#### SOURCE MATERIAL
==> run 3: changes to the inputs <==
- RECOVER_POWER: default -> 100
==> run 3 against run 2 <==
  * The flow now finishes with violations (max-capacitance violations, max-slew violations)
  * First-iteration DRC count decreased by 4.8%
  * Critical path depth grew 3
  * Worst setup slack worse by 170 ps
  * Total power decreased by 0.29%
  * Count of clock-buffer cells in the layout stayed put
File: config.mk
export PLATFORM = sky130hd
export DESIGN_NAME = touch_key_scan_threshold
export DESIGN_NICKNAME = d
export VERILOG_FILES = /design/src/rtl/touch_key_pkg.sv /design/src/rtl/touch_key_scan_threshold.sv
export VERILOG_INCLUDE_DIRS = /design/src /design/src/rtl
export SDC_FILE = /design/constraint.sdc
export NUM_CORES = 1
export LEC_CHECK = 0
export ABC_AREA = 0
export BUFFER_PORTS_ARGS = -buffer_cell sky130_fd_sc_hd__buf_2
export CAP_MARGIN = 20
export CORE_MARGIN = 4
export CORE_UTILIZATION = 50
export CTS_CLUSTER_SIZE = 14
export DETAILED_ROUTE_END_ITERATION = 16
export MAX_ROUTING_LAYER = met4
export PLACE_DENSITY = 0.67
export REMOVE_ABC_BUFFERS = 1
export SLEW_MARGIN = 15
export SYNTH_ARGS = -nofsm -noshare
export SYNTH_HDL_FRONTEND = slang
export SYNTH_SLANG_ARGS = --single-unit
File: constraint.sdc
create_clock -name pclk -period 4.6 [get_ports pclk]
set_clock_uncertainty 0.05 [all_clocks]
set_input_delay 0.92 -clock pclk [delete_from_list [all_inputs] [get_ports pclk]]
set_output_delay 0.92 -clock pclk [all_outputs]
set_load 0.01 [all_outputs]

--

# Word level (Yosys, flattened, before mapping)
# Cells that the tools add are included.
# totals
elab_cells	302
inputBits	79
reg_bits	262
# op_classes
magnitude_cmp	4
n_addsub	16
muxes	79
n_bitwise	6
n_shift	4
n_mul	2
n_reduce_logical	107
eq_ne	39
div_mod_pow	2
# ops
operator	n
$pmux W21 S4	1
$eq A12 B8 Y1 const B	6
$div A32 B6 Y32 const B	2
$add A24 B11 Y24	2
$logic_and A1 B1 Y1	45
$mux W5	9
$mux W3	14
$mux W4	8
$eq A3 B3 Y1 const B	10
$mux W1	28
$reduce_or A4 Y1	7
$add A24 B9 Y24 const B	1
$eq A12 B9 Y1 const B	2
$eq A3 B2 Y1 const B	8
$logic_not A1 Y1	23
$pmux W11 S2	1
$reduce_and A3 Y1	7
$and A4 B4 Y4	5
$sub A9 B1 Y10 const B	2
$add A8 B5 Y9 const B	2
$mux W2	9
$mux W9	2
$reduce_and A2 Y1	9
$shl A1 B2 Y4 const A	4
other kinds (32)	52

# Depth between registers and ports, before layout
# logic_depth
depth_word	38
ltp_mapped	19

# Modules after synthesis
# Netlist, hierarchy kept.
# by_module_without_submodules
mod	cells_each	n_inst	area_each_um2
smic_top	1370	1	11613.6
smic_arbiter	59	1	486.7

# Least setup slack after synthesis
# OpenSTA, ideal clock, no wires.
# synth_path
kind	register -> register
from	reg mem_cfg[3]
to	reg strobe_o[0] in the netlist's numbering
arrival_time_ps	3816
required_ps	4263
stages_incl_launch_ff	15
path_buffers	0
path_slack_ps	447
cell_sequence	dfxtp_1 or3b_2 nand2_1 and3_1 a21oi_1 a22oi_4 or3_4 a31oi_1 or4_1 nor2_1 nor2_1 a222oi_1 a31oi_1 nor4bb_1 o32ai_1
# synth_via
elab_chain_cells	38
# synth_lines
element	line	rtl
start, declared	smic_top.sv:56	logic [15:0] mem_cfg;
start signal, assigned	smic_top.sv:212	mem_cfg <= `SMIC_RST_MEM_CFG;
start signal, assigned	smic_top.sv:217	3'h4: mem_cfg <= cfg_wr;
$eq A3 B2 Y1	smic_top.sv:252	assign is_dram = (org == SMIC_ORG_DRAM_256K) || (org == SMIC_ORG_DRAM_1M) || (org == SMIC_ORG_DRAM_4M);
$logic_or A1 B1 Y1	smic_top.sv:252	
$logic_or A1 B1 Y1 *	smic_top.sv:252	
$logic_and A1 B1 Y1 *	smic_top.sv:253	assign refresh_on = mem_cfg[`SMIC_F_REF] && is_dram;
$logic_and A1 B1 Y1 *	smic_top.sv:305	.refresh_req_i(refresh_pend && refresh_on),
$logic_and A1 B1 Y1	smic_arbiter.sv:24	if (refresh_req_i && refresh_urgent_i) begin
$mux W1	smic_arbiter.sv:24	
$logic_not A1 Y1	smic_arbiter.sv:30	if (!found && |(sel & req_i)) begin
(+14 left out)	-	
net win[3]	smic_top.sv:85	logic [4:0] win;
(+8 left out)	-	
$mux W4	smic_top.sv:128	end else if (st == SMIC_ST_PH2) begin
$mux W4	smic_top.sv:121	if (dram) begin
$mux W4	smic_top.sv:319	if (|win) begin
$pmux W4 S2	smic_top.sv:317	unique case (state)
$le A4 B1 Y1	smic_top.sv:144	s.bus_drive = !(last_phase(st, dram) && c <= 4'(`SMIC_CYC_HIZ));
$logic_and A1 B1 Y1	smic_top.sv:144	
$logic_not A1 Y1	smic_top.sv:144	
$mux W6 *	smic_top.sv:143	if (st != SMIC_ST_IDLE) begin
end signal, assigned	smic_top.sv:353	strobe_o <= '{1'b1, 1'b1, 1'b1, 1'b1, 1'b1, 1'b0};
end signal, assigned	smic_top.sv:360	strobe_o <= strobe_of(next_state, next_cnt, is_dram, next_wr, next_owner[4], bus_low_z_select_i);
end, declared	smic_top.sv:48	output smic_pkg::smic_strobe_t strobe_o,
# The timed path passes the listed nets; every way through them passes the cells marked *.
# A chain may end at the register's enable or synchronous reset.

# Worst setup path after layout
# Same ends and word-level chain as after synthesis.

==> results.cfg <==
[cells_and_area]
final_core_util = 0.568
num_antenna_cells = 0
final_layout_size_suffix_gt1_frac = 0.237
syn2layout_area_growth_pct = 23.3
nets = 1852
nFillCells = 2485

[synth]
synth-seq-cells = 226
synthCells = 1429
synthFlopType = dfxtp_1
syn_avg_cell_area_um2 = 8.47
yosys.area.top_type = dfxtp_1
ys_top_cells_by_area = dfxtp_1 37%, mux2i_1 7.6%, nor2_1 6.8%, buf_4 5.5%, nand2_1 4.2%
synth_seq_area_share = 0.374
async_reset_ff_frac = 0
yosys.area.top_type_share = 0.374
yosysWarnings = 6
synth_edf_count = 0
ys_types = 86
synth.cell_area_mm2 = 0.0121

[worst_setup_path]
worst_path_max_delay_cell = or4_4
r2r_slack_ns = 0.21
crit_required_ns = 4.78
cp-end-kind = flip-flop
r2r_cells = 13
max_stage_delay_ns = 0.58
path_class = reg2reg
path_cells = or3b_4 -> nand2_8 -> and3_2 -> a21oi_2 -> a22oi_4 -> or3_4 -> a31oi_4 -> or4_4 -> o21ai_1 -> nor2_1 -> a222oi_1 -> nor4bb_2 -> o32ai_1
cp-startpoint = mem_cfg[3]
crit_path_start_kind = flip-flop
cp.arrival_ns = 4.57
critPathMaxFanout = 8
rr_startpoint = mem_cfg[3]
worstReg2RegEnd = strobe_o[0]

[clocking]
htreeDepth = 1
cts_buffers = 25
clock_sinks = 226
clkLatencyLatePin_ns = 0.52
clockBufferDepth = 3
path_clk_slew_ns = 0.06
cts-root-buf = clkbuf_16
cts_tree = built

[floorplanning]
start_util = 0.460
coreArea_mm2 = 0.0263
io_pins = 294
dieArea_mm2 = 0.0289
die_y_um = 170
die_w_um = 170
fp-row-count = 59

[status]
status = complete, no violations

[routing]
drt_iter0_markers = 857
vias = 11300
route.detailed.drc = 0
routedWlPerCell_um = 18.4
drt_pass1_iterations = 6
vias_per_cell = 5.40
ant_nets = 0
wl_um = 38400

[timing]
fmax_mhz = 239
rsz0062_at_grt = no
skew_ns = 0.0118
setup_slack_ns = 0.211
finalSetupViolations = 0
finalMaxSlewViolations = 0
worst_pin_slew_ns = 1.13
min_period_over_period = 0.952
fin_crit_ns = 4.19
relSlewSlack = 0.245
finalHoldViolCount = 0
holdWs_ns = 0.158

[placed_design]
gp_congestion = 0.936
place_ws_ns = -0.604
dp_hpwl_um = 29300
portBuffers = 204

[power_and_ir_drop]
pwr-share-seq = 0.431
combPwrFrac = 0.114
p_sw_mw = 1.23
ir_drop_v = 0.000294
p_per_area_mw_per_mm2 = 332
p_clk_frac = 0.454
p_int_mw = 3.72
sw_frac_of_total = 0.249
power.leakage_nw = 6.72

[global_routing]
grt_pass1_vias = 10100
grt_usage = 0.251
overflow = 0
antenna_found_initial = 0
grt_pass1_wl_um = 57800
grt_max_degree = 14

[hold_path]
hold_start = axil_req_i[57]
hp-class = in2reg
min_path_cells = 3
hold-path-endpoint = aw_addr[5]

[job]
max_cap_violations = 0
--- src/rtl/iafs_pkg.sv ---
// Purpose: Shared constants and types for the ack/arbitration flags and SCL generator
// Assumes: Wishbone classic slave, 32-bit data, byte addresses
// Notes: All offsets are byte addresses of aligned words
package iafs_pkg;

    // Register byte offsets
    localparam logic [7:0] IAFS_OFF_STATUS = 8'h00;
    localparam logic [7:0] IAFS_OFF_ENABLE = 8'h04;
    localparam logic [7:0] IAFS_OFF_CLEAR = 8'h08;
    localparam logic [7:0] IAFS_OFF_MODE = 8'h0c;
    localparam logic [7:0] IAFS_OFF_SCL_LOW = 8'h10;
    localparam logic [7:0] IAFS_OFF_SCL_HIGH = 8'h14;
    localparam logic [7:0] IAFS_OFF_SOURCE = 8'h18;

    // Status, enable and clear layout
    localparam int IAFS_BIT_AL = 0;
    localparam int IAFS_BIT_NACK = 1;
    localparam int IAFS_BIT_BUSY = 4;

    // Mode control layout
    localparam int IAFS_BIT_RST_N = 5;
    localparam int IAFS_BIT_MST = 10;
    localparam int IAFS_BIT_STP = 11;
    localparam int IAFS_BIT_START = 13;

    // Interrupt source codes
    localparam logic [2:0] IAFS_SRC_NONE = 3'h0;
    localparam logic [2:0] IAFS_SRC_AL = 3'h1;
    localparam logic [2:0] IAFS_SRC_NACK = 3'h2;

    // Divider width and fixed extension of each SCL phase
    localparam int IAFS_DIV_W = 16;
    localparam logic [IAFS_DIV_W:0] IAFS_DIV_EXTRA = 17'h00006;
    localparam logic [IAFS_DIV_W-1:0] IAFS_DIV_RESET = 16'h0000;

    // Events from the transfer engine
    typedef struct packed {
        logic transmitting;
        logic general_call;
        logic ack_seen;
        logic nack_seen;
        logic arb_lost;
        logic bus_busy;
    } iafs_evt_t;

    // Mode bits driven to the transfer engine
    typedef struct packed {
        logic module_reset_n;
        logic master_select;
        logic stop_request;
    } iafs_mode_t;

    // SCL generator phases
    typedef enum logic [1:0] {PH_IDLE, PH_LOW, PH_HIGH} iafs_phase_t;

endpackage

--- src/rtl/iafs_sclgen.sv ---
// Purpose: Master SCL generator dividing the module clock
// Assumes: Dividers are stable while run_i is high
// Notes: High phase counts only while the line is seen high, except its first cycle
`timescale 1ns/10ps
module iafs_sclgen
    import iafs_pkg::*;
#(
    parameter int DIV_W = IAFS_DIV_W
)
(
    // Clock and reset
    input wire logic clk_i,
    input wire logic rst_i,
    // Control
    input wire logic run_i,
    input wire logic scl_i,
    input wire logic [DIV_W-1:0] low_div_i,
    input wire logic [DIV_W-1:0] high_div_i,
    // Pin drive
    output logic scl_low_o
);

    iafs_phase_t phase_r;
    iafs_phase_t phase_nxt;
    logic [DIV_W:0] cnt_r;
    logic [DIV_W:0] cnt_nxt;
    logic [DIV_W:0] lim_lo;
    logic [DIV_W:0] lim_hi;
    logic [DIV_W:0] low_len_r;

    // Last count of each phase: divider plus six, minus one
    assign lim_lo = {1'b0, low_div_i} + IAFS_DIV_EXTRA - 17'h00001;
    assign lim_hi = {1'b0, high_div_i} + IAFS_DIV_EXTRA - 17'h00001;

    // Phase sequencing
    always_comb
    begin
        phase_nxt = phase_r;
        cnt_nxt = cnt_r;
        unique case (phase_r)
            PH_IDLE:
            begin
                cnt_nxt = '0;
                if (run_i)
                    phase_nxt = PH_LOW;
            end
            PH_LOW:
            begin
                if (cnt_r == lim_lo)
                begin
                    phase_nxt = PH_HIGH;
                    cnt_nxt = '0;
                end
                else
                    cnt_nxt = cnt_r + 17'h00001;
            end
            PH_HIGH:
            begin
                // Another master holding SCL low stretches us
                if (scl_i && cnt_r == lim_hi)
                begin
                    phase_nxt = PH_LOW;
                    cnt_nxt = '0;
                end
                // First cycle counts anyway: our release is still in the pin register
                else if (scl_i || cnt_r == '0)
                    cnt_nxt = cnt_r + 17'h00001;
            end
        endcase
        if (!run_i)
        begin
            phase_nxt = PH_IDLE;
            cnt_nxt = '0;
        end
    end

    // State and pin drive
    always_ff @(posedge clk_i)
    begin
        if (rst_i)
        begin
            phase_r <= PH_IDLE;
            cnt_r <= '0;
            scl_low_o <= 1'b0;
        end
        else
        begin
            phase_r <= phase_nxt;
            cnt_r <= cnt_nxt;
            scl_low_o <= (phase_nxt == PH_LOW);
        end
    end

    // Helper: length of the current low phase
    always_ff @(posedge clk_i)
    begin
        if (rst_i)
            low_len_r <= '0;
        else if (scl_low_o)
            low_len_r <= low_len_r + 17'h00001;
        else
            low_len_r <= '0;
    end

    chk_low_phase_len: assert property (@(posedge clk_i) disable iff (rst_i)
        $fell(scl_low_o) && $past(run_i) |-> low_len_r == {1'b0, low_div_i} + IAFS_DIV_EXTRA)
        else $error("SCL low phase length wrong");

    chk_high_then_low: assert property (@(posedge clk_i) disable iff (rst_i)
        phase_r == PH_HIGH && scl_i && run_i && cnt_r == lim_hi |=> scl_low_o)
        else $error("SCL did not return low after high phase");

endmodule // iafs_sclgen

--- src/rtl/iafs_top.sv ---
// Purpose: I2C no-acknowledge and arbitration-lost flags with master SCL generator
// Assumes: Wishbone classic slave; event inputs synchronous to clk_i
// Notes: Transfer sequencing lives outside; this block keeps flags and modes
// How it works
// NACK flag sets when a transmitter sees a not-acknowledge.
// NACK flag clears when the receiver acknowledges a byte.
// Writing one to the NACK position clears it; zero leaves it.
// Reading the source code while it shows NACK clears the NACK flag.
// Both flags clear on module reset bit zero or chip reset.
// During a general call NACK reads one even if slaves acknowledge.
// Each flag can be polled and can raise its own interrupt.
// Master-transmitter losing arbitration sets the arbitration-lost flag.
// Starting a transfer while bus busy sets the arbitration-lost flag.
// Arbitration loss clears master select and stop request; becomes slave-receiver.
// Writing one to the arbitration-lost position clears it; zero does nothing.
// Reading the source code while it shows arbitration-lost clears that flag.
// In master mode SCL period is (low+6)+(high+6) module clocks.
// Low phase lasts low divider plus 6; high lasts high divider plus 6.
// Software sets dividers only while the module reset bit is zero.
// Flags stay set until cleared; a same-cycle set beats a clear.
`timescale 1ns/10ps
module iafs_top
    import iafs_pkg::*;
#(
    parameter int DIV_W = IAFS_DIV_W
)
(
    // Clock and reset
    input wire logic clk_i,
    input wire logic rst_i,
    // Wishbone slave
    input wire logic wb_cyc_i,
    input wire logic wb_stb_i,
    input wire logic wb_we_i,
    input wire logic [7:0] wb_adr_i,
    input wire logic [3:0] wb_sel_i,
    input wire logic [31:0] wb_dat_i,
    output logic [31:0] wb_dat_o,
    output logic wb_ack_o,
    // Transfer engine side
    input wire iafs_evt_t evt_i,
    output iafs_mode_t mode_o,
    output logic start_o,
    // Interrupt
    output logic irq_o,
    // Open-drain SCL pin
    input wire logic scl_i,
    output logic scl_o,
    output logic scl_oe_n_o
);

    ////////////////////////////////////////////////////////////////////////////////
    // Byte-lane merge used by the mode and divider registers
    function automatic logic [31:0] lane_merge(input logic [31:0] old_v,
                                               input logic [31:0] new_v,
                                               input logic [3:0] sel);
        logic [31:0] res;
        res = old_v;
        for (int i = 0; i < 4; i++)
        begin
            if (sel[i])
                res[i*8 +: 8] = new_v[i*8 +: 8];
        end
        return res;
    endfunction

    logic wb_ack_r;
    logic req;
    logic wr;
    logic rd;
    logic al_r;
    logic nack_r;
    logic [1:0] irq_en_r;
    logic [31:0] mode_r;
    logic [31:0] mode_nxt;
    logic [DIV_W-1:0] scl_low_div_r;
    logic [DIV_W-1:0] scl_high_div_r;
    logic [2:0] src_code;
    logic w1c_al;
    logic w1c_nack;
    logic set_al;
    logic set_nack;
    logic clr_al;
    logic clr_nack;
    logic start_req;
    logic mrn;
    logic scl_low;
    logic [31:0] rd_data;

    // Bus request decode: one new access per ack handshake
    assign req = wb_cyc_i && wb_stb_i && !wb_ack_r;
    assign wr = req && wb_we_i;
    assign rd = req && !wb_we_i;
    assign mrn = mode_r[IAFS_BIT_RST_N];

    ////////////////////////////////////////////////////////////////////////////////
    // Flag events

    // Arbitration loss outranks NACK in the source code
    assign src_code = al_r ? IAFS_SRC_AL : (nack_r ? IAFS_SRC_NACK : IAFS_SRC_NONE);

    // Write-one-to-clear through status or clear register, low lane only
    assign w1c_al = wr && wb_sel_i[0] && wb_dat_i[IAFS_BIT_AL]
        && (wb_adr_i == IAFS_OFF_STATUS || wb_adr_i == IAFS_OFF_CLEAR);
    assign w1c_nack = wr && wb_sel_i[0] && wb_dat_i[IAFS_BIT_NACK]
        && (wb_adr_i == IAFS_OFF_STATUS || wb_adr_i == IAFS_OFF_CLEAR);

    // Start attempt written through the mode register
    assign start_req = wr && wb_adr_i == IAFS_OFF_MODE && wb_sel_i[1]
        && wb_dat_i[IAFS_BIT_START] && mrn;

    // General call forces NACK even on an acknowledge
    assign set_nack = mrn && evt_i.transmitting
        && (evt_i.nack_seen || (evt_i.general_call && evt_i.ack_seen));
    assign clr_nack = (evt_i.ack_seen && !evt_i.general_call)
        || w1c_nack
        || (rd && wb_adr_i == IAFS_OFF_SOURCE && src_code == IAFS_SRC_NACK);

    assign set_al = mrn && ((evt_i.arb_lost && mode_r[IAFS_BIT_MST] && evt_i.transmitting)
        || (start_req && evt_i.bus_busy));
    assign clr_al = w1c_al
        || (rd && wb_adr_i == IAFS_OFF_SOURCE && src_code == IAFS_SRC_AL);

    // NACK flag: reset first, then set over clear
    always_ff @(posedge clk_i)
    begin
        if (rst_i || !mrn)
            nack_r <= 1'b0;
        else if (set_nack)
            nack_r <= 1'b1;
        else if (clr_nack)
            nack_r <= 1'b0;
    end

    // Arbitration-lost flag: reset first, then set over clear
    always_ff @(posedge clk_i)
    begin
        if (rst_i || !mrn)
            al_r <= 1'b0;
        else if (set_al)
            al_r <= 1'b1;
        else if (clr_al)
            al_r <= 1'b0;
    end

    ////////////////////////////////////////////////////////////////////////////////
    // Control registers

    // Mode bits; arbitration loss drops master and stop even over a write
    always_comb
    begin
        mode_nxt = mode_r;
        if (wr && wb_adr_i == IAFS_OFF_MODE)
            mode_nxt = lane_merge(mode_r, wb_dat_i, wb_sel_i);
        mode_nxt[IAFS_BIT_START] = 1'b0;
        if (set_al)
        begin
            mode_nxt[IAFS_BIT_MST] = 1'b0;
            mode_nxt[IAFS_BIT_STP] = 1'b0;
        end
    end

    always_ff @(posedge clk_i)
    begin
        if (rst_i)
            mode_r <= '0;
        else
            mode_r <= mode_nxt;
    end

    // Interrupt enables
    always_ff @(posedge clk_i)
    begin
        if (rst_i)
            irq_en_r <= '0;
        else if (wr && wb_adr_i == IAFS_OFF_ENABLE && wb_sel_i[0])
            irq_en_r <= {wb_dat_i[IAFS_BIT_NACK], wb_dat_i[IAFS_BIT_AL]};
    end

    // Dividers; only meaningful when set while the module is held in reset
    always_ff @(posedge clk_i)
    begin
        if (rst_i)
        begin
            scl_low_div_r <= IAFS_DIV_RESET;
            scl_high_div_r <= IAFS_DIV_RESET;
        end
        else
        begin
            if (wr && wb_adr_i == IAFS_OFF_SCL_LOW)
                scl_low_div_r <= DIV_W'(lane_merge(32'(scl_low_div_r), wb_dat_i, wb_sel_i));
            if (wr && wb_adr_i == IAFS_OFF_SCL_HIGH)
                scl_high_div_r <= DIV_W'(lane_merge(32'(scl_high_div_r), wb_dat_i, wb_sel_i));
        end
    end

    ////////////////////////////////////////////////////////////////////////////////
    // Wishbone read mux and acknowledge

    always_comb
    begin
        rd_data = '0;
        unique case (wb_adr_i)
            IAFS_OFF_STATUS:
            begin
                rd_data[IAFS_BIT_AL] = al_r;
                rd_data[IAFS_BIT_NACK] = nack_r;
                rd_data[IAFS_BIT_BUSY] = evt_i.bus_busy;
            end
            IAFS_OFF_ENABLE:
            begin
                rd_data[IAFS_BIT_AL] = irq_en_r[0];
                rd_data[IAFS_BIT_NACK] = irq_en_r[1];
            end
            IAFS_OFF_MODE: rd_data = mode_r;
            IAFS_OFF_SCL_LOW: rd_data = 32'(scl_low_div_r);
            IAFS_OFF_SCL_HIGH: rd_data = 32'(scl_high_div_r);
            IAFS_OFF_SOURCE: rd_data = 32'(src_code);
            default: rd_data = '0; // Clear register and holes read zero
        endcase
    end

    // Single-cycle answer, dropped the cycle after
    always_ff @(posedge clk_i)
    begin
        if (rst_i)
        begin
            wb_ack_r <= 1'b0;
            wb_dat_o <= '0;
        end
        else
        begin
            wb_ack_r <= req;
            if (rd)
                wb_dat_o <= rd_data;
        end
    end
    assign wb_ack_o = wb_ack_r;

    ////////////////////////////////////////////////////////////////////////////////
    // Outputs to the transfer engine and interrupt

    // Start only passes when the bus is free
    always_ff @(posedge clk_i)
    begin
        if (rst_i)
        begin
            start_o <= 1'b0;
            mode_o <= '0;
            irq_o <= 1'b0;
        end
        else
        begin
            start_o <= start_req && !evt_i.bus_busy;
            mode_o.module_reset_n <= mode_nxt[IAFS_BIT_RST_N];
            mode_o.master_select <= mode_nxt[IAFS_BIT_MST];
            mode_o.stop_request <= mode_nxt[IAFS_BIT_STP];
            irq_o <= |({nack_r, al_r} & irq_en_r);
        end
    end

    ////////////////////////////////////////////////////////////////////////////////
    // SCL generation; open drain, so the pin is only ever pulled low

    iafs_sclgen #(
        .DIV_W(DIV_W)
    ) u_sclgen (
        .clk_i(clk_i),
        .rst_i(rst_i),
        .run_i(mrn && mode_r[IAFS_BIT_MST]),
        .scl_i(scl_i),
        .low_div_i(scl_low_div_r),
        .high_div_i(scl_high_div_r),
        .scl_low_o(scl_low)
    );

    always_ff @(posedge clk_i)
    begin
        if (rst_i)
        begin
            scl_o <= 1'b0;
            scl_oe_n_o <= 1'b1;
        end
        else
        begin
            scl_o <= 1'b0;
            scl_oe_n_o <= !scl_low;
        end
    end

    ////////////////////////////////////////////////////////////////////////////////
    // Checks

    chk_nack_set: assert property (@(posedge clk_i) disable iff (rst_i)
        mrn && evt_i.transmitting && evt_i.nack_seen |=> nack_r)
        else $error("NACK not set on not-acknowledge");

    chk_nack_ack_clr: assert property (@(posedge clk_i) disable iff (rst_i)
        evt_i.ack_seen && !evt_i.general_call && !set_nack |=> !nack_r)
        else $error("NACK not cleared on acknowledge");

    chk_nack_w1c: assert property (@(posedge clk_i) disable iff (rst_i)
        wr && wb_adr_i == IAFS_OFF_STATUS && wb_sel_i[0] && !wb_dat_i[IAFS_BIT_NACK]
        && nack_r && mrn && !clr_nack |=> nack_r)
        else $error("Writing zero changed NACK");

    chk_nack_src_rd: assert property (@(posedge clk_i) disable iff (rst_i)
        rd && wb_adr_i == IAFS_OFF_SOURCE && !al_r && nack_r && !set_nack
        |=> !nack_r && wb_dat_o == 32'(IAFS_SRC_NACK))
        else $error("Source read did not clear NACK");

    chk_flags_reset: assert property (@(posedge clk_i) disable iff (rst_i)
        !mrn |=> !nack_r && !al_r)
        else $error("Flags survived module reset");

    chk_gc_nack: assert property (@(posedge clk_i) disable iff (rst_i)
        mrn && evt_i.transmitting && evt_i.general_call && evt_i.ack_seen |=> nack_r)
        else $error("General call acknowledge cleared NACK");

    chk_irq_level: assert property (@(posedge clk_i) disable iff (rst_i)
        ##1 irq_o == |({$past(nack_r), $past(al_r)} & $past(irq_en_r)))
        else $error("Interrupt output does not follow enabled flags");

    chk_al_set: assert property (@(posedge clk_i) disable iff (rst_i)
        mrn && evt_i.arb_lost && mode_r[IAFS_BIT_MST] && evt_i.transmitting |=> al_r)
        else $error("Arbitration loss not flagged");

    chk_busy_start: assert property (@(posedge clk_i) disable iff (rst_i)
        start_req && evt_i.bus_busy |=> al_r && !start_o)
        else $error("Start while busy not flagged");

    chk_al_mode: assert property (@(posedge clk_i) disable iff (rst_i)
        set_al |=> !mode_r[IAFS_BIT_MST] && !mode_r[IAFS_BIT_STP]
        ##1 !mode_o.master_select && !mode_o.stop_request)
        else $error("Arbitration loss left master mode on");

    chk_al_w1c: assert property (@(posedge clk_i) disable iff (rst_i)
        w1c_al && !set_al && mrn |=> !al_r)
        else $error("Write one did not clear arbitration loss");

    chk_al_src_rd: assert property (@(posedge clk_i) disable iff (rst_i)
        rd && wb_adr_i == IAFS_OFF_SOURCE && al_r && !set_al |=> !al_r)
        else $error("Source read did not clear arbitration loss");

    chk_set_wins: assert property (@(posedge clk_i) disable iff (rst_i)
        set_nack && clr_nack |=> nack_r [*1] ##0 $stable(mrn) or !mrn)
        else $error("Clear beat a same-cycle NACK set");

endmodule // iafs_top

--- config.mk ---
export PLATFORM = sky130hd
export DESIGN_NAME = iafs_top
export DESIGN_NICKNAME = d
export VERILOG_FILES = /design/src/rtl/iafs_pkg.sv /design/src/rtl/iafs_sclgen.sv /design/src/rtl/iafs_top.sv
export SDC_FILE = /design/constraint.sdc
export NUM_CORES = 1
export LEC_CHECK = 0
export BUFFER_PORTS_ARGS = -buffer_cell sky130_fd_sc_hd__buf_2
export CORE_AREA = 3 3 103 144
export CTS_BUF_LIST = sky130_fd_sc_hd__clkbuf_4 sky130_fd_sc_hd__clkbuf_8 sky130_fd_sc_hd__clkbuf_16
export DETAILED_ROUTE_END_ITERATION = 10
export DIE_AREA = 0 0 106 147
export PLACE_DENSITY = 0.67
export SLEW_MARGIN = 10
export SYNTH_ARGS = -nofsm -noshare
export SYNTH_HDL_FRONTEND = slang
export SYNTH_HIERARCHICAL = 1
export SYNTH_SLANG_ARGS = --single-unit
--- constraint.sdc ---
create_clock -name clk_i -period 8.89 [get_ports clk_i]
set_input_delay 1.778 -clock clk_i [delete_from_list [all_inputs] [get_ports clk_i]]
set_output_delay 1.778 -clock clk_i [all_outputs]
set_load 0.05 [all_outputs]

#### PROBLEM DESCRIPTION
Using the records above, copy word for word the line with "num_antenna_cells = 0", the line with "max_stage_delay_ns = 0.58", and every line between them.

#### ANSWER TO THIS TASK
num_antenna_cells = 0
final_layout_size_suffix_gt1_frac = 0.237
syn2layout_area_growth_pct = 23.3
nets = 1852
nFillCells = 2485

[synth]
synth-seq-cells = 226
synthCells = 1429
synthFlopType = dfxtp_1
syn_avg_cell_area_um2 = 8.47
yosys.area.top_type = dfxtp_1
ys_top_cells_by_area = dfxtp_1 37%, mux2i_1 7.6%, nor2_1 6.8%, buf_4 5.5%, nand2_1 4.2%
synth_seq_area_share = 0.374
async_reset_ff_frac = 0
yosys.area.top_type_share = 0.374
yosysWarnings = 6
synth_edf_count = 0
ys_types = 86
synth.cell_area_mm2 = 0.0121

[worst_setup_path]
worst_path_max_delay_cell = or4_4
r2r_slack_ns = 0.21
crit_required_ns = 4.78
cp-end-kind = flip-flop
r2r_cells = 13
max_stage_delay_ns = 0.58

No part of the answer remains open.